Mathematical explanation of the Twenty-one card trick with 21 cards:

In each step, the cards are dealt into three piles. The piles are accumulated with the pile containing the target card (shaded yellow and labelled with the step number) put in the middle.

After three steps, the middle card (*) is the one in all chosen piles.

The Twenty-One Card Trick, also known as the 11th card trick or three column trick, is a simple self-working card trick that uses basic mathematics to reveal the user's selected card.

The game uses a selection of 21 cards out of a standard deck. These are shuffled and the player selects one at random. The cards are then dealt out face up in three columns of 7 cards each. The player points to the column containing their card. The cards are picked up and the process is repeated three times, at which point the magician reveals the selected card.

==Variations==
Minor aspects of the presentation are adjustable, for example the cards can be dealt either face-up or face-down. If they are dealt face-down then the spectator must look through each of the piles until finding which one contains the selected card, whereas if they are dealt face-up then an attentive spectator can immediately answer the question of which pile contains the selected card. Some performers deal the cards into face-up rows or columns instead of piles, which saves more time as all cards are partly visible.

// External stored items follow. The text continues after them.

[src/rtl/fifo_pair_packer.sv]
// Read-side drain for the 1-write/2-read FIFO: pops 0/1/2 entries per cycle and packs them into
// one registered 2*WIDTH beat. Optional `flush_i` port exists only when PACKER_FLUSH_EN is defined.
module fifo_pair_packer #(
    parameter int unsigned WIDTH   = 32,
    parameter int unsigned TIMEOUT = 15
) (
    input  logic               clk_i,
    input  logic               rst_i,
    input  logic               softreset_i,
    input  logic [15:0]        count_i,
    input  logic [2*WIDTH-1:0] fifo_dout_i,
    output logic [1:0]         reads_o,
    output logic               out_valid_o,
    input  logic               out_ready_i,
    output logic [2*WIDTH-1:0] out_data_o,
    output logic [1:0]         out_mask_o
`ifdef PACKER_FLUSH_EN
    ,
    input  logic               flush_i
`endif
);

    localparam logic [7:0] TimeoutLim = 8'(TIMEOUT);

    logic               out_valid_q, out_valid_d;
    logic [2*WIDTH-1:0] out_data_q, out_data_d;
    logic [1:0]         out_mask_q, out_mask_d;
    logic [7:0]         wt_q, wt_d;

    logic clear;
    logic slot_free;
    logic flush_w;
    logic pop_pair;
    logic pop_lone;

`ifdef PACKER_FLUSH_EN
    assign flush_w = flush_i;
`else
    assign flush_w = 1'b0;
`endif

    always_comb begin
        clear       = rst_i || softreset_i;
        slot_free   = !out_valid_q || out_ready_i;
        // No pops during reset: the slot would discard them and the entries would be lost.
        pop_pair    = !clear && slot_free && (count_i >= 16'd2);
        pop_lone    = !clear && slot_free && (count_i == 16'd1) &&
                      ((wt_q >= TimeoutLim) || flush_w);

        reads_o     = 2'd0;
        out_valid_d = out_valid_q;
        out_data_d  = out_data_q;
        out_mask_d  = out_mask_q;
        wt_d        = wt_q;

        if (pop_pair) begin
            reads_o     = 2'd2;
            out_valid_d = 1'b1;
            out_data_d  = fifo_dout_i;
            out_mask_d  = 2'b11;
        end else if (pop_lone) begin
            reads_o     = 2'd1;
            out_valid_d = 1'b1;
            out_data_d  = {{WIDTH{1'b0}}, fifo_dout_i[WIDTH-1:0]};
            out_mask_d  = 2'b01;
        end else if (slot_free) begin
            out_valid_d = 1'b0;
        end

        // Timer keeps counting while blocked so a timed-out entry leaves on the first free cycle.
        if (pop_pair || pop_lone) begin
            wt_d = 8'd0;
        end else if (count_i == 16'd1) begin
            wt_d = (wt_q < TimeoutLim) ? wt_q + 8'd1 : wt_q;
        end else begin
            wt_d = 8'd0;
        end
    end

    always_ff @(posedge clk_i) begin
        if (clear) begin
            out_valid_q <= 1'b0;
            out_data_q  <= '0;
            out_mask_q  <= 2'b00;
            wt_q        <= 8'd0;
        end else begin
            out_valid_q <= out_valid_d;
            out_data_q  <= out_data_d;
            out_mask_q  <= out_mask_d;
            wt_q        <= wt_d;
        end
    end

    assign out_valid_o = out_valid_q;
    assign out_data_o  = out_data_q;
    assign out_mask_o  = out_mask_q;

endmodule

[config.mk]
export PLATFORM = sky130hd
export DESIGN_NAME = fifo_pair_packer
export DESIGN_NICKNAME = d
export VERILOG_FILES = /design/src/rtl/fifo_pair_packer.sv
export SDC_FILE = /design/constraint.sdc
export NUM_CORES = 1
export LEC_CHECK = 0
export ABC_AREA = 1
export BUFFER_PORTS_ARGS = -buffer_cell sky130_fd_sc_hd__buf_4
export CAP_MARGIN = 10
export CORE_UTILIZATION = 23
export DETAILED_ROUTE_END_ITERATION = 10
export PLACE_DENSITY = 0.51
export SLEW_MARGIN = 20
export SYNTH_ARGS = -nofsm -noshare
export SYNTH_HDL_FRONTEND = slang
export SYNTH_SLANG_ARGS = --single-unit
[constraint.sdc]
create_clock -name clk_i -period 5.15 [get_ports clk_i]
set_input_delay 1.545 -clock clk_i [delete_from_list [all_inputs] [get_ports clk_i]]
set_output_delay 1.545 -clock clk_i [all_outputs]
set_load 0.01 [all_outputs]
* After elaboration in Yosys (flattened, before gate mapping)
Index checks and enable logic that the tools add are counted.
** Operators by class
- Add/subtract/negate cells :: 1
- $lt $le $gt $ge :: 3
- Eq/ne operators :: 1
- Muxes and demuxes :: 9
- Bitwise gates (word level) :: 1
- Reductions and logical operators :: 12
** Operators with widths (count)
- $mux 64 :: 2
- $eq 16x1->1 const B :: 1
- $ge 16x2->1 const B :: 1
- $add 8x1->8 const B :: 1
- $ge 8x4->1 const B :: 1
- $lt 8x4->1 const B :: 1
- $mux 2 :: 3
- $logic_and 1x1->1 :: 4
- $mux 1 :: 4
- $logic_or 1x1->1 :: 3
- $reduce_bool 3->1 :: 1
- $reduce_or 3->1 :: 1
- $logic_not 1->1 :: 2
- $reduce_bool 2->1 :: 1
- $not 1->1 :: 1
** Word-level totals
- Flip-flop bits (word level) :: 75
- Input bits :: 84
- Output and inout bits :: 69
- Logic and storage cells :: 31

* Longest topological paths before layout
Gate-level depths: netlist of run 1.
- Depth in word-level cells :: 7
- Mapped depth :: 10
- Mapped depth without buffers :: 8

* Worst setup path after synthesis of run 1
OpenSTA, ideal clock, no wires.
- Path type :: input port to output port
- Start :: input count_i[12]
- End :: output reads_o[1]
- Data arrival time :: 2.489 ns
- Required time :: 3.605 ns
- Path slack :: 1.116 ns
- Stages :: 9
- Cell sequence :: nor2_1 > nand2_1 > nor2_2 > nand2_1 > nand2_2 > buf_8 > inv_2 > buf_2 > buf_4
** On the way
- Longest elaborated chain between the ends :: 3
** Ends and longest elaborated chain
- from (decl) :: RTL line 10 : input logic [15:0] count_i,
- $ge 16x2->1 :: RTL line 46 : pop_pair = !clear && slot_free && (count_i >= 16'd2);
- $logic_and 1x1->1 :: RTL line 46
- named net pop_pair :: RTL line 33 : logic pop_pair;
- $mux 2 :: RTL line 56 : if (pop_pair) begin
- to (decl) :: RTL line 12 : output logic [1:0] reads_o,
The timed path passes the listed nets, and every way through them passes these cells.

* Worst setup path after layout of run 1
- Start :: input rst_i
- End :: output reads_o[0]
** On the way
- Longest elaborated chain between the ends :: 7
- Elaborated cells between the ends (all ways) :: 8
- Classes of those cells :: 2 x mux; 6 x reduce/logical
** Ends and longest elaborated chain
- from (decl) :: RTL line 8 : input logic rst_i,
- $logic_or 1x1->1 (*) :: RTL line 43 : clear = rst_i || softreset_i;
- $logic_not 1->1 (*) :: RTL line 46, 47
- $logic_and 1x1->1 (*) :: RTL line 46, 47
- $logic_and 1x1->1 (2 in series) :: RTL line 47 : pop_lone = !clear && slot_free && (count_i == 16'd1) &&
- $mux 1 :: RTL line 61 : end else if (pop_lone) begin
- $mux 2 (*) :: RTL line 56
Every way passes the cells marked *; elsewhere a longest branch is shown, timed or not.

==> flow_summary.yaml, run 1 <==
timing:
  rsz0062_at_grt: "false"
  finalHoldWorstSlack_ns: 0.425
  final_max_slew_viol_count: 0
  timing_hold_violations_final: 0
  slew_headroom_pct: 32.1
  layout_min_cycle_time_ns: 4.35
  min_period_over_period_pct: 84.4
  finClkSkew_ns: 0.00684
  setup_violations: 0
  worst_slew_pin_slew_ns: 1.02
  setup_slack_ns: 0.803
  final.setup.tns_ns: 0
  timing.fmax_mhz: 230
routing:
  via_per_inst: 4.28
  wire_per_inst_um: 11.8
  routed_wl_um: 8800
  vias: 3185
  dr.pass1.iters: 6
  detail-route-antenna-nets: 0
  drtIter0Drc: 157
  drc_errors: 0
power:
  powerDensity_nw_per_um2: 294
  seqPwrFrac_pct: 45.4
  switching_power_uw: 331
  p_clk_share_pct: 42.1
  swShare_pct: 24.3
  ir_worst_vdd_uv: 173
  p_comb_share_pct: 12.5
  p_int_uw: 1030
  p_leak_uw: 0.00234
  p_total_uw: 1360
floorplanning:
  rows: 42
  dieArea_um2: 14300
  io_pins: 153
  die_w_um: 120
  start_util_pct: 23.8
  dieHeight_um: 120
  core_um2: 13400
place:
  post-place-ws_ns: 0.773
  dpl.hpwl_um: 5810
  io_buffer_count: 152
  place_inst: 729
  finalWeightedCongestion: 0.752
synth:
  syn-num-nets: 516
  ys_warn_count: 0
  synth-seq-area-share_pct: 47.1
  synth_edf_count: 0
  synth_ff_type: "dfxtp_1"
  yosys.area.top_type_share_pct: 47.1
  yosysMostFrequentCell: "nand2_1"
  syn_area_um2: 3190
  synth_cell_types: 25
  synth-seq-cells: 75
  yosys-top-cells-count: "nand2_1, dfxtp_1, nor2_1, inv_1, nand3_1"
  synth_top_area_cell: "dfxtp_1"
  synthTopCellsByArea: "dfxtp_1, nand2_1, nand4_1"
  syn_inst: 431
  async_reset_ff_share_pct: 0
  syn_area_per_cell_um2: 7.39
clocking:
  cts_made_buffers: 9
  clk_latency_ns: 0.34
  cts_tree: "done"
  cts_buffer_depth: 2
  hold_buffers: 0
  cts_resized: 0
  clk_pin_slew_worst_paths_ns: 0.05
  htreeDepth: 3
  post-cts-setup-buffers: 0
  cts_num_sinks: 75
  clockRootBuffer: "clkbuf_16"
worst_setup_path:
  arrival_ns: 2.80
  crit_chain: "buf_4, inv_1, nand2_1, a21oi_2, nand2_1, nor3_1, buf_4"
  rr_startpoint: "wt_q[0]"
  critPathKind: "in -> out"
  critical-path-top-delay-family: "simple AND/OR/NAND/NOR gates"
  cp_max_fo: 3
  cp-start-kind: "primary input"
  rrSetupSlack_ns: 2.79
  worst_setup_path_end_kind: "primary output"
  worst_path_largest_cell_delay_ns: 0.38
  crit_buf_inv: 3
  crit_slowest_cell: "nor3_1"
  cp.required_ns: 3.61
  reg2reg_depth: 7
  r2r_end: "out_data_o[4]"
cells_and_area:
  drive_above_1_share_pct: 31.2
  instances_no_fill: 744
  areaGrowthSynthToFinish_pct: 45.0
  final_nets: 649
  num_antenna_cells: 0
global_route:
  use_met2_pct: 20.8
  grt_max_degree: 101
  grt_pass1_wl_um: 14400
  antenna_found_initial: 0
  use_met1_pct: 14.5
  grtUsageTotal_pct: 12.8
  grt_pass1_vias: 3061
  grt_overflow: 0
  top_usage_layer: "met2"
  grtUsageMet3_pct: 6.18
run_status:
  outcome: "finished clean"
min_path:
  worstHoldEndpoint: "wt_q[6]"
  hold_class: "reg -> reg"
  hold_depth: 2
  worstHoldStart: "wt_q[6]"
job:
  drv_cap: 0
-- per-stage QoR --
| stage | util [%] | cell area [µm²] |
|---|---|---|
| detailed placement | 32.5 | 4350 |
| finish | 34.5 | 4620 |
| global placement | 32.5 | 4350 |
| global route | 34.5 | 4620 |
| floorplan | - | 3190 |
| CTS | 34.5 | 4620 |
-- worst reg2reg max path, cell delays in order, from the launching register on --
cell,delay [ns]
dfxtp_1,0.37
ha_1,0.19
nand3_1,0.12
nand3_2,0.17
nand4_4,0.56
buf_4,0.56
a21oi_1,0.23
nor2_1,0.06
-- sequential cells by signal (all words and copies together), names as in the netlist --
name	flops
out_data_o	64
wt_q	8
out_mask_o	2
out_valid_o	1
-- placed cells by master (no fill, tap or decap) --
cell and instances:
buf_4 154, nand3b_1 1, nor3_1 1, inv_2 1
o21ai_0 2, clkbuf_8 1, nand4_1 33, nand3_2 1
nand2_4 1, nor2_1 53, dfxtp_1 75, xor2_1 3
nand2_1 108, inv_4 1, ha_1 1, nand3_1 36
a21oi_2 1, inv_1 46, clkbuf_16 9, nand4_4 2
a21oi_1 32, clkinvlp_4 2, nor2_2 1, clkinv_2 3
-- power by group through the flow --
stage	combinational [µW]	sequential, µW	clock (µW)
after global placement	170	629	0
final	169	617	572
after CTS	172	617	602
after global routing	187	620	621
after detailed placement	172	630	0
after floorplan	69.3	640	0
-- layout make-up --
type                    instances  area, µm²
well taps                     176        220
clock buffers                  10        239
repair buffers                154       1160
flip-flops and latches         75       1500
fillers                      1436       8780
inverters                      48        183
multi-input cells             276       1290
clock inverters                 5       30.0
-- kinds of logic after synthesis --
kind of cell	after synthesis	synth area share, %
XOR/XNOR	3	0.825
buffers and inverters	80	12.8
AO/OA/AOI/OAI	35	5.61
flip-flops	75	47.1
adder cells (fa/ha/maj)	1	0.393
AND/OR/NAND/NOR	237	33.3
-- metal layers --
layer  vias up  wire (µm)
met3         8        748
met5         -          0
li1       1641          -
met2       103       4110
met1      1433       3850
met4         0         92
-- how the worst max path moves through the flow --
stage	start	end	slack (ns)	depth (start not counted)
after global routing	softreset_i	reads_o[1]	0.65	7
after detailed placement	softreset_i	reads_o[1]	0.77	7
final	rst_i	reads_o[0]	0.80	7
after CTS	rst_i	reads_o[1]	0.78	7
after floorplan	count_i[12]	reads_o[1]	1.12	9
after global placement	rst_i	reads_o[1]	0.83	7
Power figures use the tool's default switching activity.
==> run 2: changes to the inputs <==
- ABC_AREA: 1 -> 0
- PLACE_DENSITY: 0.51 -> 0.53
- clock period: 5.15 -> 3.6 ns (I/O delays scaled with it)
==> flow_summary.yaml, run 2 <==
global_route:
  antenna_found_initial: 0
  grt_overflow: 0
  grt_max_degree: 37
  grtUsageTotal_pct: 11.9
  grt_pass1_vias: 2515
  grt_pass1_wl_um: 12200
synth:
  yosys.area.top_type_share_pct: 50.5
  ys_warn_count: 0
  async_reset_ff_share_pct: 0
  synth-seq-area-share_pct: 50.5
  yosysMostFrequentCell: "dfxtp_1"
  synth-seq-cells: 75
  syn-num-nets: 391
  synthTopCellsByArea: "dfxtp_1, mux2i_1, o2bb2ai_1"
  syn_inst: 306
  synth_top_area_cell: "dfxtp_1"
  yosys-top-cells-count: "dfxtp_1, inv_1, nand2_1, o21ai_0"
  synth_cell_types: 33
  synth_ff_type: "dfxtp_1"
  syn_area_per_cell_um2: 9.71
  synth_edf_count: 0
  syn_area_um2: 2970
routing:
  drc_errors: 0
  detail-route-antenna-nets: 0
  routed_wl_um: 7870
  wire_per_inst_um: 12.5
  drtIter0Drc: 83
  vias: 2643
  dr.pass1.iters: 2
  via_per_inst: 4.21
clocking:
  cts_tree: "done"
  hold_buffers: 0
  clk_latency_ns: 0.33
  clockRootBuffer: "clkbuf_16"
  clk_pin_slew_worst_paths_ns: 0.05
  cts_made_buffers: 9
  cts_num_sinks: 75
  htreeDepth: 3
  cts_buffer_depth: 2
  post-cts-setup-buffers: 0
  cts_resized: 0
floorplanning:
  start_util_pct: 23.5
  core_um2: 12600
  die_w_um: 116
  io_pins: 153
  dieHeight_um: 116
  rows: 41
  dieArea_um2: 13400
cells_and_area:
  fillers: 1326
  mostFrequentLayoutCells: "buf_4, dfxtp_1, inv_1"
  layout_commonest_cell: "buf_4"
  areaGrowthSynthToFinish_pct: 51.4
  largest_reg_flops: 64
  num_antenna_cells: 0
  drive_above_1_share_pct: 39.3
  final_nets: 538
min_path:
  hold_class: "reg -> reg"
timing:
  final_max_slew_viol_count: 0
  finClkSkew_ns: 0.00546
  setup_violations: 0
  timing_hold_violations_final: 0
  worst_slew_pin_slew_ns: 0.608
  layout_min_cycle_time_ns: 3.23
  rsz0062_at_grt: "false"
  setup_slack_ns: 0.369
  slew_headroom_pct: 59.5
  min_period_over_period_pct: 89.8
  timing.fmax_mhz: 309
  final.setup.tns_ns: 0
  finalHoldWorstSlack_ns: 0.427
worst_setup_path:
  worst_setup_path_end_kind: "primary output"
  crit_buf_inv: 2
  cp.required_ns: 2.52
  cp_max_fo: 2
  crit_chain: "buf_4, nor4_1, nand4_1, nor2_1, buf_4"
  critical-path-top-delay-family: "simple AND/OR/NAND/NOR gates"
  critPathKind: "in -> out"
  cp-start-kind: "primary input"
  worst_path_largest_cell_delay_ns: 0.40
  arrival_ns: 2.15
  path_common_cell: "buf_4"
  crit_slowest_cell: "nor4_1"
place:
  io_buffer_count: 152
  dpl.hpwl_um: 5630
  finalWeightedCongestion: 0.713
  post-place-ws_ns: 0.280
power:
  ir_worst_vdd_uv: 211
  switching_power_uw: 455
  p_leak_uw: 0.00214
  powerDensity_nw_per_um2: 449
  p_total_uw: 2020
  seqPwrFrac_pct: 44.2
  p_comb_share_pct: 12.5
  swShare_pct: 22.5
  p_int_uw: 1570
  p_clk_share_pct: 43.2
job:
  drv_cap: 0
run_status:
  outcome: "finished clean"
==> run 2: changes by cell type after synthesis, moves of 9 or more <==
| cell | change |
|---|---|
| nor2_1 | -43 |
| o2bb2ai_1 | +32 |
| a21oi_1 | -28 |
| nand4_1 | -32 |
| nand2_1 | -74 |
| o21ai_0 | +32 |
| nand3_1 | -34 |
| inv_1 | -9 |
| mux2i_1 | +32 |
| clkbuf_1 | +10 |
==> run 2: layout make-up <==
class	instances	area (µm²)	area share, %
sequential	75	1500	33.4
timing repair buffer	158	1190	26.4
inverter	38	143	3.17
multi-input combinational	171	1170	26.0
clock buffer	12	246	5.48
clock inverter	2	37.5	0.834
tap	172	215	4.78
==> run 2: worst min-delay path, cell delays in order, from the launching register on <==
cell and delay, ns:
dfxtp_1 0.30, inv_1 0.05, nor2_1 0.04
==> run 2: path summary, 6_finish.rpt <==
| path | start | slack [ns] | cells past startpoint | endpoint |
|---|---|---|---|---|
| setup / recovery | count_i[13] | 0.37 | 5 | reads_o[0] |
| hold / removal | wt_q[7] | 0.43 | 2 | wt_q[7] |
| setup reg to reg | wt_q[4] | 1.50 | 4 | out_data_o[31] |
| hold reg to reg | wt_q[7] | 0.43 | 2 | wt_q[7] |
==> run 2: logic make-up after synthesis <==
kind of cell,Yosys count,share of synthesized area [%]
adders and majority gates,1,0.421
DFF,75,50.5
xor gates and xnor gates,2,0.590
and+or+nand+nor,60,9.10
buffers and inverters,60,10.3
muxes,33,11.3
AOI/OAI and AO/OA,75,17.7
==> run 2: power by group through the flow <==
stage | Clock, µW | Combinational [µW] | Sequential, µW
4_1_cts | 912 | 258 | 895
3_3_place_gp | 0 | 255 | 911
2_1_floorplan | 0 | 90.0 | 930
3_5_place_dp | 0 | 258 | 912
5_1_grt | 939 | 277 | 899
6_report | 874 | 254 | 894
==> run 2: per-stage QoR <==
stage          util, %  instance area (µm²)  cells
2_1_floorplan        -                 2970    306
3_3_place_gp      33.4                 4210    614
3_5_place_dp      33.4                 4210    614
4_1_cts           35.6                 4500    628
5_1_grt           35.6                 4500    628
6_report          35.6                 4500    628
==> run 2: per-layer routing <==
metal	vias up	GRT usage, %	wire length, µm
li1	1328	-	-
met1	1210	14.5	3420
met2	91	18.7	3690
met3	14	4.71	626
met4	0	5.13	127
met5	-	0	0
==> run 3: changes to the inputs <==
- CORE_UTILIZATION: 23 -> 41
- PLACE_DENSITY: 0.53 -> 0.81
- SLEW_MARGIN: 20 -> unset
==> flow_summary.yaml, run 3 (synthesis gave the netlist of run 2 again) <==
place:
  dpl.hpwl_um: 5210
  place_inst: 537
  io_buffer_count: 152
  finalWeightedCongestion: 0.714
global_route:
  grt_pass1_wl_um: 11100
  grt_max_degree: 37
  grtUsageTotal_pct: 18.6
  grt_pass1_vias: 2575
  grt_overflow: 0
  antenna_found_initial: 0
floorplanning:
  io_pins: 153
  dieHeight_um: 87.1
  die_w_um: 87.1
  rows: 30
  start_util_pct: 43.0
  dieArea_um2: 7590
  core_um2: 6910
worst_setup_path:
  worst_setup_path_end_kind: "primary output"
  cp.required_ns: 2.52
  rr_startpoint: "wt_q[4]"
  rrSetupSlack_ns: 1.50
  critPathKind: "in -> out"
  reg2reg_depth: 4
  cp-start-kind: "primary input"
  cp_max_fo: 2
  arrival_ns: 2.07
  r2r_end: "out_data_o[10]"
clocking:
  cts_num_sinks: 75
  clockRootBuffer: "clkbuf_8"
  hold_buffers: 0
  cts_resized: 0
  cts_tree: "done"
  cts_made_buffers: 9
  htreeDepth: 3
  clk_latency_ns: 0.33
  post-cts-setup-buffers: 0
  cts_buffer_depth: 2
  clk_pin_slew_worst_paths_ns: 0.07
min_path:
  hold_class: "reg -> reg"
  worstHoldStart: "wt_q[5]"
  hold_depth: 2
  worstHoldEndpoint: "wt_q[5]"
timing:
  rsz0062_at_grt: "false"
  final.setup.tns_ns: 0
  slew_headroom_pct: 61.6
  final_max_slew_viol_count: 0
  layout_min_cycle_time_ns: 3.15
  worst_slew_pin_slew_ns: 0.575
  setup_violations: 0
  timing_hold_violations_final: 0
  timing.fmax_mhz: 317
  min_period_over_period_pct: 87.6
  finClkSkew_ns: 0.00968
power:
  powerDensity_nw_per_um2: 423
  p_total_uw: 1830
  ir_worst_vdd_uv: 234
  p_leak_uw: 0.00211
cells_and_area:
  num_antenna_cells: 0
  mostFrequentLayoutCells: "buf_4, dfxtp_1, inv_1"
  largest_reg_flops: 64
  areaGrowthSynthToFinish_pct: 45.4
  multi_input_area_um2: 1170
  layout_commonest_cell: "buf_4"
  final_nets: 537
  seqCellArea_um2: 1500
  drive_above_1_share_pct: 39.5
  instances_no_fill: 552
  fillers: 630
routing:
  vias: 2649
  routed_wl_um: 7090
  detail-route-antenna-nets: 0
  dr.pass1.iters: 4
  drtIter0Drc: 79
  via_per_inst: 4.80
  wire_per_inst_um: 12.9
  drc_errors: 0
run_status:
  outcome: "finished clean"
job:
  drv_cap: 0
## run 3: worst max path at each step
stage,start,end,slack [ns],cells after the start
after floorplan,softreset_i,reads_o[1],0.23,5
after global placement,count_i[13],out_data_o[23],0.51,6
after detailed placement,count_i[13],out_data_o[15],0.39,6
after CTS,count_i[13],reads_o[1],0.44,5
after global routing,count_i[13],reads_o[1],0.32,5
final,count_i[13],reads_o[1],0.45,5
## run 3: final cells by class
cell class,count,share of cell area (%)
clock buffer,10,2.96
clock inverter,5,1.83
inverter,38,3.30
multi-input combinational,171,27.1
sequential,75,34.8
tap,96,2.78
timing repair buffer,157,27.3
## run 3: metal layers
layer,vias to the layer above,GRT usage (%),wire length [µm]
met2,76,35.8,3740
li1,1327,-,-
met5,-,0,0
met1,1239,19.8,2920
met4,0,5.96,68
met3,7,4.55,367
## run 3: through the flow
stage                     util (%)  setup WS [ns]  hold slack, ns  instance area (µm²)
after global placement        59.5          0.506           0.415                 4110
final                         62.5          0.448           0.430                 4320
after floorplan                  -          0.232           0.408                 2970
after detailed placement      59.5          0.386           0.419                 4110
after CTS                     62.5          0.436           0.430                 4320
after global routing          62.5          0.324           0.452                 4320
## run 3: power by group
| part | total [µW] | internal, µW | switching [µW] | leakage, µW |
|---|---|---|---|---|
| clock network | 684 | 386 | 298 | 0.000106 |
| logic | 251 | 145 | 107 | 0.00139 |
| registers | 892 | 872 | 20.3 | 0.000616 |
## run 3: worst max-delay path, stage by stage
cell and delay, ns:
buf_4 0.11, nor4_1 0.39, and4_1 0.29, nor2_2 0.06
buf_4 0.14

When the same method is applied to three piles of nine cards each, it is called the 27 card trick. It is identical in principle.

==Method==
The magician begins by handing the spectator the 21-card packet and asking them to look through it and select any one card to remember.

The cards are then dealt into three piles one at a time, like when dealing out hands in a card game. Each time they are dealt out, after the spectator indicates which pile contains the thought-of card, the magician places that pile between the other two. After the first time, the card will be one of the ones in position 8-14.

Animation demonstrating how the method excludes incorrect cards each time a pile is selected, leaving the selected card in position 11.

When the cards are dealt out the second time, the selection will be the third, fourth, or fifth card in the pile it ends up in. In picking up the piles, the magician places this pile between the other two again. This ensures that the selection will now be one of the ones in position 10-12.

The third time the cards are dealt out, the selection will be the fourth card in whichever pile it ends up in. On the third deal, as soon as the spectator indicates which pile contains the selection, the magician knows that it is the fourth, or middle, card in that pile. If the magician gathers up the piles again, as before with the pile containing the selection in the middle, the selection will be the eleventh card in the 21 card packet.

If 27 cards are used, the procedure is the same but the selection will be the fourteenth card in the packet.